** Work to complete **
Could you copy, word for word, only the lines from the one containing "if (op_xfer | op_send)" through the last line of the records below, both included?

Saved entries:
_ _ _
Source: an optimization exercise on an open RTL-to-GDS flow (aim: small area). Production flows keep margins and buffers that such runs may drop.
In this exercise RTL edits were held to simulation tests only and were not proved equivalent to the original.
No activity file was given, so power comes from the tool's default toggle rates.

==> inputs of amber <==
==> flow/design.v <==
module bbtx (
    input  wire        clk,
    input  wire        rst,
    input  wire        cmd_valid,
    input  wire [39:0] cmd_word,
    output wire        cmd_ready,
    output reg         resp_valid,
    output reg         resp_err,
    output reg  [31:0] resp_data,
    input  wire        preempt,
    input  wire        miso,
    output reg         sck,
    output reg         mosi,
    output reg         sel,
    output reg         txd,
    output reg         irq_mask,
    output wire        busy
);
    reg [31:0] cnt;
    reg        inited;
    reg        yx;
    reg        dly;      
    reg        md;       
    wire [32:0] y = {yx, resp_data};
    wire [7:0]  opc = cmd_word[39:32];
    wire [31:0] f   = cmd_word[31:0];
    wire op_init  = (opc == 8'h01);
    wire op_now   = (opc == 8'h02) && (f == 32'd0);
    wire op_elap  = (opc == 8'h03);
    wire op_us    = (opc == 8'h10);
    wire op_ms    = (opc == 8'h11);
    wire op_wait  = (opc == 8'h20);
    wire op_xfer  = (opc == 8'h30) && (f[31:8] == 24'd0);
    wire op_send  = (opc == 8'h40) && (f[31:8] == 24'd0);
    wire op_pin   = (opc[7:1] == 7'h28) && (f[31:2] == 30'd0);
    wire legal    = op_init | op_now | op_elap | op_us | op_ms | op_wait |
                    op_xfer | op_send | op_pin;
    wire us_hang  = (f[31:26] != 6'd0);         
    wire ms_hang  = (f >= 32'd67109);           
    wire busy_w   = dly | irq_mask;
    assign busy      = busy_w;
    assign cmd_ready = ~busy_w & ~preempt & ~rst;
    wire acc      = cmd_valid & ~busy_w & ~preempt;
    wire stall    = preempt & ~irq_mask;
    wire [31:0] cnt_inc;
    wire [32:0] ic;
    assign ic[0] = 1'b1;
    genvar gj;
    generate
        for (gj = 0; gj < 32; gj = gj + 1) begin : g_inc
            assign cnt_inc[gj] = cnt[gj] ^ ic[gj];
            assign ic[gj+1]    = cnt[gj] & ic[gj];
        end
    endgenerate
    wire [31:0] d;
    wire [32:0] dc;
    assign dc[0] = 1'b1;
    genvar gi;
    generate
        for (gi = 0; gi < 32; gi = gi + 1) begin : g_sub
            assign d[gi]    = cnt[gi] ^ ~f[gi] ^ dc[gi];
            assign dc[gi+1] = (cnt[gi] & ~f[gi]) | (dc[gi] & (cnt[gi] | ~f[gi]));
        end
    endgenerate
    wire        sat  = &y[32:1];
    wire        c8   = irq_mask | (~sat & (&y[7:0]));
    wire [7:0]  ylo;
    wire [24:0] yhi;
    wire [33:0] yc;
    assign yc[0] = ~(irq_mask | sat);
    assign yc[8] = c8;
    generate
        for (gj = 0; gj < 33; gj = gj + 1) begin : g_yinc
            if (gj < 8) begin : g_lo
                assign ylo[gj] = y[gj] ^ yc[gj];
                if (gj < 7) begin : g_c
                    assign yc[gj+1] = y[gj] & yc[gj];
                end
            end else begin : g_hi
                assign yhi[gj-8] = y[gj] ^ yc[gj];
                assign yc[gj+1]  = y[gj] & yc[gj];
            end
        end
    endgenerate
    wire ovf      = &y[20:8];                  
    wire ms_ovf   = &y[15:0];
    wire sh_send  = irq_mask & ~md;
    wire sh_xfer  = irq_mask & md;
    wire send_ev  = sh_send & ovf;
    wire send_end = sh_send & (&y[25:8]);
    wire x_rise   = sh_xfer & ovf & y[21];
    wire x_fall   = sh_xfer & ovf & ~y[21];
    wire x_mos    = sh_xfer & (&y[20:9]) & ~y[8] & y[21];
    wire x_end    = x_mos & (&y[25:22]);
    wire d_hang   = md & resp_err;
    wire d_wait   = ~md & resp_err;
    wire d_ok     = d_wait ? ~yhi[23] : sat;
    wire d_end    = dly & ~d_hang & ~stall & d_ok;
    reg [32:0] yn;
    always @* begin
        yn = {yhi, ylo};
        if (dly & md & ms_ovf)
            yn[10:9] = 2'b11;                          
        if (send_ev)
            yn[20:8] = yn[20:8] | 13'd1526;            
        if (x_rise)
            yn[20:8] = yn[20:8] | 13'd7552;            
        if (x_fall)
            yn[20:8] = yn[20:8] | 13'd7551;            
        if (send_ev)
            yn[7:0] = {1'b1, y[7:1]};
        if (x_mos & ~x_end)
            yn[7:1] = y[6:0];
        if (x_fall)
            yn[0] = miso;
        if (d_end | send_end)
            yn[31:0] = 32'd0;
        if (x_end)
            yn[31:8] = 24'd0;
        if (acc) begin
            if (op_now | op_elap | op_wait)
                yn = {1'b0, d};
            else if (op_us)
                yn = {1'b1, ~f[25:0], 6'h3f};
            else if (op_ms)
                yn = {~f[16:0], 16'hffff};
            else if (op_xfer)
                yn = {7'd0, 5'd15, 13'd8190, f[7:0]};
            else if (op_send)
                yn = {7'd0, 5'd22, 13'd1526, f[7:0]};
            else
                yn = 33'd0;
        end
    end
    always @(posedge clk) begin
        cnt <= (acc & op_init & ~inited) ? f : cnt_inc;
        {yx, resp_data} <= yn;
        if (acc)
            md <= op_ms | op_xfer | (op_us & us_hang);
        if (rst) begin
            inited     <= 1'b0;
            dly        <= 1'b0;
            irq_mask   <= 1'b0;
            resp_valid <= 1'b0;
            sel        <= 1'b1;
            sck        <= 1'b0;
            txd        <= 1'b1;
            mosi       <= 1'b0;
        end else begin
            resp_valid <= d_end | send_end | x_end;
            if (d_end) begin
                dly      <= 1'b0;
                resp_err <= 1'b0;
            end
            if (send_end | x_end)
                irq_mask <= 1'b0;
            if (x_end)
                sel <= 1'b1;
            if (send_ev & ~send_end)
                txd <= y[0];
            if (x_mos & ~x_end)
                mosi <= y[7];
            if (x_rise)
                sck <= 1'b1;
            if (x_fall)
                sck <= 1'b0;
            if (acc) begin
                resp_err <= ~legal | op_wait | (op_us & us_hang) | (op_ms & ms_hang);
                if (op_init)
                    inited <= 1'b1;
                if (op_us | op_ms | op_wait)
                    dly <= 1'b1;
                if (op_init | op_now | op_elap | op_pin | ~legal)
                    resp_valid <= 1'b1;
                if (op_xfer | op_send)
                    irq_mask <= 1'b1;
                if (op_xfer)
                    sel <= 1'b0;
                if (op_send)
                    txd <= 1'b0;
                if (op_pin) begin
                    case (f[1:0])
                        2'd0: sck  <= ~opc[0];
                        2'd1: mosi <= ~opc[0];
                        2'd2: sel  <= ~opc[0];
                        2'd3: txd  <= ~opc[0];
                    endcase
                end
            end
        end
    end
endmodule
_ _ _
** Reply to the task **
                if (op_xfer | op_send)
                    irq_mask <= 1'b1;
                if (op_xfer)
                    sel <= 1'b0;
                if (op_send)
                    txd <= 1'b0;
                if (op_pin) begin
                    case (f[1:0])
                        2'd0: sck  <= ~opc[0];
                        2'd1: mosi <= ~opc[0];
                        2'd2: sel  <= ~opc[0];
                        2'd3: txd  <= ~opc[0];
                    endcase
                end
            end
        end
    end
endmodule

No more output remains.